Toris Jaeger and others organized Wagner Ranch Nature Area's first Olive Festival last October. Whereas that event focused on the site's olive grove, planted by the pioneering Wagner family, the upcoming Earth Day festivities will be different in nature.
"The Earth Day Festival is all about celebrating and providing choices for living on the earth with all the other living creatures and the resources we use to sustain our lives, water, air, soil and plants," Jaeger said in an e-mail.
The 10th annual Wildlife/Earth Day Festival takes place April 17 from 1 to 4 p.m. at the Wagner Ranch Nature Area, next to Wagner Ranch Elementary School, 350 Camino Pablo Road in Orinda.

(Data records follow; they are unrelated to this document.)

Background: an optimization exercise with open tools, aiming at a short achievable clock period and few clock cycles. Do not read the settings as production practice. Function was checked by simulation only, so behaviour that the tests miss may differ from the original. No activity file was given, so power comes from the tool's default toggle rates.

red:
## ccsds_tc_codec
module ccsds_tc_codec (
    input  wire        clk,
    input  wire        rst,
    input  wire        reg_wr,
    input  wire [3:0]  reg_addr,
    input  wire [31:0] reg_wdata,
    output reg  [31:0] reg_rdata,
    output wire        busy,
    output wire        mem_en,
    output wire        mem_we,
    output wire [15:0] mem_addr,
    output wire [7:0]  mem_wdata,
    input  wire [7:0]  mem_rdata
);
    localparam [3:0] A_CMD = 4'h0, A_STATUS = 4'h1, A_RESULT = 4'h2, A_PKT = 4'h3,
                     A_CAP = 4'h4, A_PLADDR = 4'h5, A_PLLEN = 4'h6, A_APID = 4'h7,
                     A_SEQ = 4'h8, A_FUNC = 4'h9, A_DAPID = 4'hA, A_DSEQ = 4'hB,
                     A_DLEN = 4'hC, A_DFUNC = 4'hD;
    localparam [3:0] E_NULL = 4'd1, E_SMALL = 4'd2, E_OVF = 4'd3, E_CSUM = 4'd4,
                     E_ACCESS = 4'd5, E_ILLEGAL = 4'd6;
    reg [3:0]  st_err;
    reg        st_valid;
    reg [16:0] result;
    reg [31:0] pkt, cap, pladdr, pllen, arg_apid, arg_seq, arg_func;
    reg [10:0] dec_apid;
    reg [13:0] dec_seq;
    reg [16:0] dec_len;
    reg [6:0]  dec_func;
    reg [15:0] pk1, pk2, pk3, pk4, pk5, pk6, pk7;
    reg [16:0] pk8;
    reg        busy_q;
    reg        c_cs, c_get, c_set, c_clr, c_bld;   
    reg        c_load, c_val, c_dec;               
    reg        c_ill;                              
    reg [3:0]  fld;
    reg [15:0] val;
    reg [8:0]  ph;         
    reg        en_q, we_q;
    reg [15:0] addr_q;
    reg [7:0]  wa_q, wx_q;
    reg        rd_pend;    
    reg        we_pend;    
    reg [7:0]  hd0, hd1, hd2, hd3, hd4, hd6;
    reg [15:0] lfield;     
    reg [16:0] rem;        
    reg [16:0] tlen;
    reg [16:0] rsum;       
    reg        rng_bad;
    reg        b_bwd, b_hdr, b_ovf, b_plnull, b_pl0, b_plhi0;
    reg [32:0] b_tlen;
    reg [16:0] b_dsum, b_ssum;
    reg [15:0] srcp, dstp, bcnt;
    reg [2:0]  hidx;
    reg [7:0]  bacc;
    reg [7:0]  gl_lo;      
  ...
For scale: about 740 flip-flops, roughly 110 I/O pins.
Settings: LEC_CHECK=0, ABC_CLOCK_PERIOD_IN_PS=1000, CAP_MARGIN=30, CORE_MARGIN=2, CORE_UTILIZATION=35, SETUP_SLACK_MARGIN=5.0, SLEW_MARGIN=40, TNS_END_PERCENT=100; clock period 9.0 ns.
run.sh (not shown) runs the stock make flow with config.mk's settings and CLKGATE_MAP_FILE= SYNTH_SCRIPT=/design/flow/synth_recipe.tcl, a recipe that flattens the netlist after the stock synthesis.
Testbench counts of red, summed over its fixed seeds: cycles 341,306.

The Friends of the Wagner Ranch Nature Area will conduct this free program to celebrate and support environmental education programs in the Nature Area.
The Nature Area is 18 acres of meadow, forest, ponds, and streams with San Pablo Creek flowing along one side. It is the site of California's first Surveyor General Theodore Wagner's Oak View Ranch. The site has been an environmental classroom for Orinda school children for more than 30 years.

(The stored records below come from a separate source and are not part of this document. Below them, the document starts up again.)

This design comes from an exercise in tuning for small area, a short achievable clock period and few clock cycles on the open sky130 flow, not from production work.
Function was checked by simulation only, so behaviour that the tests miss may differ from the original.
Power and IR drop assume default switching activity.

$ cat flow/run.sh
#!/bin/bash
# synth_recipe.tcl (not shown) runs the flow's synth.tcl, then flattens the netlist and writes it again
# the make line also repeats each setting of config.mk as NAME=value (left out here)
make -C /OpenROAD-flow-scripts/flow DESIGN_CONFIG=/design/flow/config.mk WORK_HOME=/design/flow/orfs CLKGATE_MAP_FILE= SYNTH_SCRIPT=/design/flow/synth_recipe.tcl finish
$ cat flow/config.mk
export PLATFORM = sky130hd
export DESIGN_NAME = pft_lzd
export DESIGN_NICKNAME = pft_lzd
export VERILOG_FILES = /design/flow/design.v
export SDC_FILE = /design/flow/constraint.sdc
export NUM_CORES = 8
export LEC_CHECK = 0
export CAP_MARGIN = 20
export CORE_MARGIN = 2
export CORE_UTILIZATION = 35
export SLEW_MARGIN = 20
$ cat flow/constraint.sdc
create_clock -name core_clock -period 12.0 [get_ports {clk}]
set_input_delay 2.4000 -clock core_clock [delete_from_list [all_inputs] [get_ports {clk}]]
set_output_delay 2.4000 -clock core_clock [all_outputs]
set_load 0.01 [all_outputs]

On the bill are Times wildlife expert and columnist Gary Bogue, Lindsay Wildlife Museum activities, a Winter Chevrolet electric Volt to test drive, a raptor show by Jenny Papka, Math in the Garden with Jenny Maguire, native plants for your garden and others. For more information, go to www.fwrna.org
Long funded by the school district, the nature area programs were cut by the district in 2009. Jaeger retired in 2009, rather than accept a conventional indoor classroom teaching post, and retains her close connection with the nature area, whose programs Jaeger led for 32 years are now kept going by the nonprofit Friends of the Wagner Ranch Nature Area.

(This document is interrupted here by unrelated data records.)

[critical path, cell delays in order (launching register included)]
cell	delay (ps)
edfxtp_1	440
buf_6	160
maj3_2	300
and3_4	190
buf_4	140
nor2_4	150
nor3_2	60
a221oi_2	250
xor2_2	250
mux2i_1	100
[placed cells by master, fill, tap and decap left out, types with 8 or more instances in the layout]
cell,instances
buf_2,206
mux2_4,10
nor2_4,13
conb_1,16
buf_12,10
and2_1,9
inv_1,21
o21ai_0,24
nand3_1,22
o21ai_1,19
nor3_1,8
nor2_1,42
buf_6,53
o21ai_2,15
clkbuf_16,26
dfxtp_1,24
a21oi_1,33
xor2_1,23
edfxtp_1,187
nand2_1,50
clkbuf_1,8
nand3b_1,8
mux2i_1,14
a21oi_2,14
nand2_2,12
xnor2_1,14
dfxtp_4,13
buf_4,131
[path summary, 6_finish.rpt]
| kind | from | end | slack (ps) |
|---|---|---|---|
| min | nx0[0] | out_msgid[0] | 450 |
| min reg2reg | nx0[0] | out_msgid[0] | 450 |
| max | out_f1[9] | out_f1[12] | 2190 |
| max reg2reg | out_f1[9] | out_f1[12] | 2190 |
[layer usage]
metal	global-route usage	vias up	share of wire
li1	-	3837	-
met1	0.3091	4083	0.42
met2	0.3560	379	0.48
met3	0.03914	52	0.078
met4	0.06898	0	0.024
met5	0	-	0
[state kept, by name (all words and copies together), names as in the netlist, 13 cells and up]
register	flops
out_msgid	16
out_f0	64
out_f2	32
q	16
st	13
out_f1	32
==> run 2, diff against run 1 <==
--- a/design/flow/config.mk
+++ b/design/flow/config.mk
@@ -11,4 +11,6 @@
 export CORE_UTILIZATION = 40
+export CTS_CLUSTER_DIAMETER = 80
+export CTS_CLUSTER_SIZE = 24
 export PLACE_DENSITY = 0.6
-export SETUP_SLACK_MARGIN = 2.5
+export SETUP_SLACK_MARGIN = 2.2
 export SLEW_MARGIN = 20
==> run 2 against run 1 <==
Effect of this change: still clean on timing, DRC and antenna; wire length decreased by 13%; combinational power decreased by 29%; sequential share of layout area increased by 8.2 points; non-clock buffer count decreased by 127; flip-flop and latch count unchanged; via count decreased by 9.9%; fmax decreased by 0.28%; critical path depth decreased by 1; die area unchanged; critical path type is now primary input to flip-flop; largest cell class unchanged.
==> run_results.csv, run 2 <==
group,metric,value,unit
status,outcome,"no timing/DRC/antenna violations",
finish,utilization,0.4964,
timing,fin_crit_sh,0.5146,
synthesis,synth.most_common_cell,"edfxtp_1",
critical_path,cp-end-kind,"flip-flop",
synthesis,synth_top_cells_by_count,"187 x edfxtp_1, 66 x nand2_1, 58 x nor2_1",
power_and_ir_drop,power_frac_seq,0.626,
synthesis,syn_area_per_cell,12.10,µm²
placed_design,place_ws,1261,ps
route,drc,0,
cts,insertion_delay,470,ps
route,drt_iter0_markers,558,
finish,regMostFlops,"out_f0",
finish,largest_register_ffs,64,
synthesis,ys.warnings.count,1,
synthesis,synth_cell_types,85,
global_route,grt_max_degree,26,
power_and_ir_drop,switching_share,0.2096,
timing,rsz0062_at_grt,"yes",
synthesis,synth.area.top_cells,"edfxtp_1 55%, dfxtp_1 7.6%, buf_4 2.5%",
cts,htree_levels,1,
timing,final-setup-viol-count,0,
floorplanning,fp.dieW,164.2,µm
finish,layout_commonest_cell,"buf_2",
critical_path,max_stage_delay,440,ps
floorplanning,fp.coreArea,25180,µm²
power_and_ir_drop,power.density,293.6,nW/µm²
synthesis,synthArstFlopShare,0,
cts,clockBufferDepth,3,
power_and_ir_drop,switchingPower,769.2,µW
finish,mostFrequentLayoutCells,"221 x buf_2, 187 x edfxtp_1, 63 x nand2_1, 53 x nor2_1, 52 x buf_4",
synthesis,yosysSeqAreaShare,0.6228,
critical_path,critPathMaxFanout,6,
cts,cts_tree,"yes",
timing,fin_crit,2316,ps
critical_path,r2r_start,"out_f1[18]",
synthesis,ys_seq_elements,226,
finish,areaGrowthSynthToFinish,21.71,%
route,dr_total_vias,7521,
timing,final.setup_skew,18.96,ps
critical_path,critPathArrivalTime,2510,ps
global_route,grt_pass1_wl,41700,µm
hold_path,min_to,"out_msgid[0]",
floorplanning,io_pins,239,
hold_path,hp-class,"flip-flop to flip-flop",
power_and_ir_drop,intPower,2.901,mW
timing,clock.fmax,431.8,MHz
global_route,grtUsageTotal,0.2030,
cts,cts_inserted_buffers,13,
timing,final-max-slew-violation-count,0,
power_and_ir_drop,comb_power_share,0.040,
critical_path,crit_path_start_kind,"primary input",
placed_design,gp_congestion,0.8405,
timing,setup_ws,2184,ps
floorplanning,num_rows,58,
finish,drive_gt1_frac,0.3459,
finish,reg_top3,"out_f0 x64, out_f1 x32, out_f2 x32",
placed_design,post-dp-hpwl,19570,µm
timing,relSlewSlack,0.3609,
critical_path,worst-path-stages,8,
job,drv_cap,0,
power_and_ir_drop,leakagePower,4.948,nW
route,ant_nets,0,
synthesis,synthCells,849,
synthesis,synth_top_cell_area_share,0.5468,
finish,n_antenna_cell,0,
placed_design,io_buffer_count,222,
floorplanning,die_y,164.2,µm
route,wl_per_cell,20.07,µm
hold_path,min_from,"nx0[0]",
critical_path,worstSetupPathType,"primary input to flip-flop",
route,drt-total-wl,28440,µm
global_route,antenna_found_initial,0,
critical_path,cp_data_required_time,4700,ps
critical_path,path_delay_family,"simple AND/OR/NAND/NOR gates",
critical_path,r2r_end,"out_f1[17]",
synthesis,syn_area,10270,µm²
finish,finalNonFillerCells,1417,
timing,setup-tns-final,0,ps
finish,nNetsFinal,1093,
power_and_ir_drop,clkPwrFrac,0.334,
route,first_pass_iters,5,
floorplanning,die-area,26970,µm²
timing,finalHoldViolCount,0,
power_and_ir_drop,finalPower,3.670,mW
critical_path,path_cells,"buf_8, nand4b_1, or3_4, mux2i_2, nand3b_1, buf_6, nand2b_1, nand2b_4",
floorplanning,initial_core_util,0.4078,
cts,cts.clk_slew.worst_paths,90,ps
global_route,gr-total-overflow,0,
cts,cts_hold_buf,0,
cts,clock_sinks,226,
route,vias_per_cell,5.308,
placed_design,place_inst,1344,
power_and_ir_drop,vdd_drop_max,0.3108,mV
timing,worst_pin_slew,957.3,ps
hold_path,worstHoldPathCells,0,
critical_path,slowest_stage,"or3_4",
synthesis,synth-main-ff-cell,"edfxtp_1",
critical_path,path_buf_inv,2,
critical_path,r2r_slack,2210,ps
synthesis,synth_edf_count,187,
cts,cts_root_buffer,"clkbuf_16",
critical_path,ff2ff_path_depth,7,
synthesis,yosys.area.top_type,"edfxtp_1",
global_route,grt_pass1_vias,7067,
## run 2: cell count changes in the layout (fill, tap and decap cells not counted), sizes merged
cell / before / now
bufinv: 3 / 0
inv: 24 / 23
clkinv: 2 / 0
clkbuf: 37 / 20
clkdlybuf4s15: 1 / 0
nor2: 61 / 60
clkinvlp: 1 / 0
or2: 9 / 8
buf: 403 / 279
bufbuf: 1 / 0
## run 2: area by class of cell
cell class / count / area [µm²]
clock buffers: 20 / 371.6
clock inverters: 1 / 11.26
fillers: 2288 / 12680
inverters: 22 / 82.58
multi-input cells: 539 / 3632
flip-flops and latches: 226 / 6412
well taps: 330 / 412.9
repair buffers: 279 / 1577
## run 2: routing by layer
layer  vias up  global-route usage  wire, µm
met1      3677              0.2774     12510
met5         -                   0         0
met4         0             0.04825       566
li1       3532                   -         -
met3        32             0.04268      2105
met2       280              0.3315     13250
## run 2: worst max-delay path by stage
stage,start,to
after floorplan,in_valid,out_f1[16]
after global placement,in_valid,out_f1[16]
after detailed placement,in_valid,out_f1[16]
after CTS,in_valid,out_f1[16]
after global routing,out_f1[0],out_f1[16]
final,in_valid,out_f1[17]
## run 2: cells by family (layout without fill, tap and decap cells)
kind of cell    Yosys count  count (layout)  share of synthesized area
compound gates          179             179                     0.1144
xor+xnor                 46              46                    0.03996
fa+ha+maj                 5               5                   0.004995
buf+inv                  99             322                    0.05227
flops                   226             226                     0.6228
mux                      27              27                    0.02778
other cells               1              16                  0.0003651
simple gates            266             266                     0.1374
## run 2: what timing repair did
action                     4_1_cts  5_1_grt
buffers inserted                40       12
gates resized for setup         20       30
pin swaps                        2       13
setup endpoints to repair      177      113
From an optimization exercise on the open Yosys and OpenROAD flow, aimed at small area, a short achievable clock period and few clock cycles per item; shortcuts taken in it are not production practice. Function was checked by simulation only, so behaviour that the tests miss may differ from the original. Power figures rest on the tool's default switching activity, not on a simulated workload.

Setup of build 43:
==> flow/design.v (excerpt) <==
module saturating_counter_array (
    input  wire        clk,
    input  wire        rst,             
    input  wire        cmd_valid,
    output wire        cmd_ready,
    input  wire [3:0]  cmd_op,
    input  wire [31:0] cmd_addr,
    output wire        rsp_valid,
    output wire [2:0]  rsp_status,
    output wire [11:0] rsp_data,
    output wire        fault_o,
    output wire [4:0]  peer_rd_idx,
    input  wire [31:0] peer_rd_data,
    input  wire [15:0] peer_size,
    input  wire [7:0]  peer_counter_width,
    input  wire [15:0] peer_threshold,
    input  wire [7:0]  peer_offset_bits,
    input  wire [3:0]  peer_num_masks,
    input  wire [23:0] peer_mask_lsbs,    
    input  wire [23:0] peer_mask_sizes    
);
Size: ~1200 flip-flops, ~0.048 sq mm of cells after synthesis.
export LEC_CHECK = 0
export CAP_MARGIN = 20
export CORE_MARGIN = 2
export CORE_UTILIZATION = 45
export CTS_CLUSTER_DIAMETER = 100
export CTS_CLUSTER_SIZE = 30
export PLACE_DENSITY = 0.6
export SETUP_SLACK_MARGIN = 5
export SLEW_MARGIN = 20
create_clock -name core_clock -period 9.0 [get_ports {clk}]
standard.sh (not shown) runs the stock make flow with config.mk's settings and CLKGATE_MAP_FILE= SYNTH_SCRIPT=/design/flow/synth_recipe.tcl, a recipe that flattens the netlist after the stock synthesis.
==> flow/flow/run.sh <==
#!/bin/bash
# The standard layout, with one change: the port buffers that placement
# inserts on every input and output use buf_2 instead of the default cell.
set -euo pipefail
export BUFFER_PORTS_ARGS="-buffer_cell sky130_fd_sc_hd__buf_2"
bash standard.sh > standard_flow.log 2>&1
Testbench counts of build 43, summed over its fixed seeds: cycles 20,328, commands 12,000.
The following lists how build 5 was set up differently from build 43:
Settings: clearing CTS_CLUSTER_SIZE, which used to be 30; putting TNS_END_PERCENT at 0 where nothing was set; clearing CTS_CLUSTER_DIAMETER, which used to be 100.
==> comparison <==
Of build 43 and build 5, the higher number of H-tree levels belongs to build 5. Compared with build 43, build 5 shows post-route met1 wirelength that has gone down by a few percent. Per the comparison of build 5 with build 43, clock latency reported for the late side of the worst-skew pair went up, relative area of clock buffers and inverters in the final design went up. On met2 track utilization from global routing, build 43 tracks build 5 almost exactly.
diff inputs: build 5 => build 65
Settings: an added CTS_CLUSTER_SIZE of 30; an added CTS_CLUSTER_DIAMETER of 100.
### Flow results
Build 65: all stages complete, timing, DRC and antenna checks passed. Final hold slack delta (build 65 − build 5): favourable. Re sequential fraction of the synthesis area: no difference whatsoever between build 5 and build 65. Power consumption ended up 2000 uW lower on build 65 than on build 5. Of the two values seen for end of the critical path, word_q[10] was produced by build 65 and word_q[2] by build 5. Worst setup slack in build 65 vs build 5: down 0.031 ns. Build 65 supports a lower top clock frequency than build 5. Status: sequential power parity (build 5, build 65).


saturating_counter_array, a different RTL version from the one above (not shown whole).
Size: roughly 3400 cells after synthesis, about 1100 flip-flops, about 190 I/O pins, roughly 48000 µm² of cells after synthesis.
==> flow/config.mk <==
export PLATFORM = sky130hd
export DESIGN_NAME = saturating_counter_array
export DESIGN_NICKNAME = saturating_counter_array
export VERILOG_FILES = /design/flow/design.v
export SDC_FILE = /design/flow/constraint.sdc
export NUM_CORES = 4
export LEC_CHECK = 0
export CAP_MARGIN = 20
export CORE_MARGIN = 2
export CORE_UTILIZATION = 40
export CTS_BUF_LIST = sky130_fd_sc_hd__clkbuf_4 sky130_fd_sc_hd__clkbuf_8
export PLACE_DENSITY = 0.55
export SETUP_SLACK_MARGIN = 4.5
export SLEW_MARGIN = 20
==> flow/constraint.sdc <==
create_clock -name core_clock -period 9.0 [get_ports {clk}]
set_input_delay 1.8000 -clock core_clock [delete_from_list [all_inputs] [get_ports {clk}]]
set_output_delay 1.8000 -clock core_clock [all_outputs]
set_load 0.01 [all_outputs]
Scripts as last shown in full above: flow/flow/run.sh
Testbench counts at the start, summed over its fixed seeds: cycles 20,328, commands 12,000.
Rerun with:
CORE_UTILIZATION = 45   (was 40)
CTS_BUF_LIST = default   (was sky130_fd_sc_hd__clkbuf_4 sky130_fd_sc_hd__clkbuf_8)
PLACE_DENSITY = 0.6   (was 0.55)
SETUP_SLACK_MARGIN = 5   (was 4.5)
Result:
- The changed run finished with timing, DRC and antenna clean
- critical path depth is lower by 5
- worst setup slack gains 0.34 ns
- core utilization is higher by 8.6 points
- final area is higher by 4.6%

port drivers added, routing unchanged:
Ports are ideal in the flow. The routed layouts listed here were re-timed in OpenROAD.
Step 1 (the two cells are an assumption about what drives the block):
set clk [get_ports {clk}]
set_driving_cell -lib_cell sky130_fd_sc_hd__clkbuf_16 $clk
set_driving_cell -lib_cell sky130_fd_sc_hd__buf_2 [delete_from_list [all_inputs] $clk]
Step 2 times the ports against the registers' clock, not the clock port: input delays grow and output delays shrink by t, the midpoint of the rising clock arrivals with the driver on.
Three values: no drivers, after step 1, after step 2; two values: the first two.
| run | shift t [ns] | setup slack, ns | latest minus earliest clock arrival (ns) |
|---|---|---|---|
| build 43 | 0.746 | 4.536 / 4.572 / 3.826 | 0.034 / 0.033 |
| build 5 | 0.797 | 4.483 / 4.526 / 3.729 | 0.037 / 0.036 |
| build 65 | 0.744 | 4.451 / 4.500 / 3.756 | 0.050 / 0.050 |
| the first run of note 2 | 0.941 | 4.383 / 4.419 / 3.478 | 0.080 / 0.081 |
| the second run of note 2 | 0.774 | 4.722 / 4.653 / 4.086 | 0.032 / 0.032 |
After both steps setup and hold are still met in every run listed. The setup slack of the first run of note 2, which loses most, moves by +0.036 ns with the drivers and by -0.905 ns with both steps.
From an optimization exercise on the open Yosys and OpenROAD flow, aimed at small area, a short achievable clock period and few clock cycles per item; shortcuts taken in it are not production practice.
In this exercise RTL edits were held to simulation tests only and were not proved equivalent to the original.

`flow/config.mk`:
```
export PLATFORM = sky130hd
export DESIGN_NAME = lwis_alu
export DESIGN_NICKNAME = lwis_alu
export VERILOG_FILES = /design/flow/design.v
export SDC_FILE = /design/flow/constraint.sdc
export NUM_CORES = 4
export LEC_CHECK = 0
export CAP_MARGIN = 20
export CORE_MARGIN = 2
export CORE_UTILIZATION = 40
export SLEW_MARGIN = 20
```
`flow/constraint.sdc`:
```
create_clock -name core_clock -period 11.0 [get_ports {clk}]
set_input_delay 2.2000 -clock core_clock [delete_from_list [all_inputs] [get_ports {clk}]]
set_output_delay 2.2000 -clock core_clock [all_outputs]
set_load 0.01 [all_outputs]
```
This design comes from an exercise in tuning for a short achievable clock period and few clock cycles on the open sky130 flow, not from production work.
The RTL was checked by simulation tests, not by an equivalence proof against the original design.
Power and IR drop assume default switching activity.

`run.sh`:
```
#!/bin/bash
# synth_recipe.tcl (not shown) runs the flow's synth.tcl, then flattens the netlist and writes it again
# the make line also repeats each setting of config.mk as NAME=value (left out here)
make -C /OpenROAD-flow-scripts/flow DESIGN_CONFIG=/design/flow/config.mk WORK_HOME=/design/flow/orfs CLKGATE_MAP_FILE= SYNTH_SCRIPT=/design/flow/synth_recipe.tcl finish
```
`config.mk`:
```
export PLATFORM = sky130hd
export DESIGN_NAME = rast1
export DESIGN_NICKNAME = rast1
export VERILOG_FILES = /design/flow/design.v
export SDC_FILE = /design/flow/constraint.sdc
export NUM_CORES = 4
export LEC_CHECK = 0
export ABC_CLOCK_PERIOD_IN_PS = 3000
export CAP_MARGIN = 20
export CORE_MARGIN = 2
export CORE_UTILIZATION = 40
export PLACE_DENSITY = 0.6
export SETUP_SLACK_MARGIN = 5
export SLEW_MARGIN = 20
export TNS_END_PERCENT = 100
```
`constraint.sdc`:
```
create_clock -name core_clock -period 10.0 [get_ports {clk}]
set_input_delay 2.0000 -clock core_clock [delete_from_list [all_inputs] [get_ports {clk}]]
set_output_delay 2.0000 -clock core_clock [all_outputs]
set_load 0.01 [all_outputs]
```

"The Friends of the WRNA has had good success this year raising funds for the outdoor environmental education programs for Orinda children in third, fourth and fifth grades," said Kathy Barrett of the Friends group. Students from Orinda Intermediate School and Miramonte High School have continued to volunteer in the nature area, barrette said, and Eagle Scouts have been making improvements to the interpretive signs there.
And Jaeger and her aides continue to host area classes for educational hikes, gardening lessons, Indian Camp, Rancho Days and lessons in history, math and science.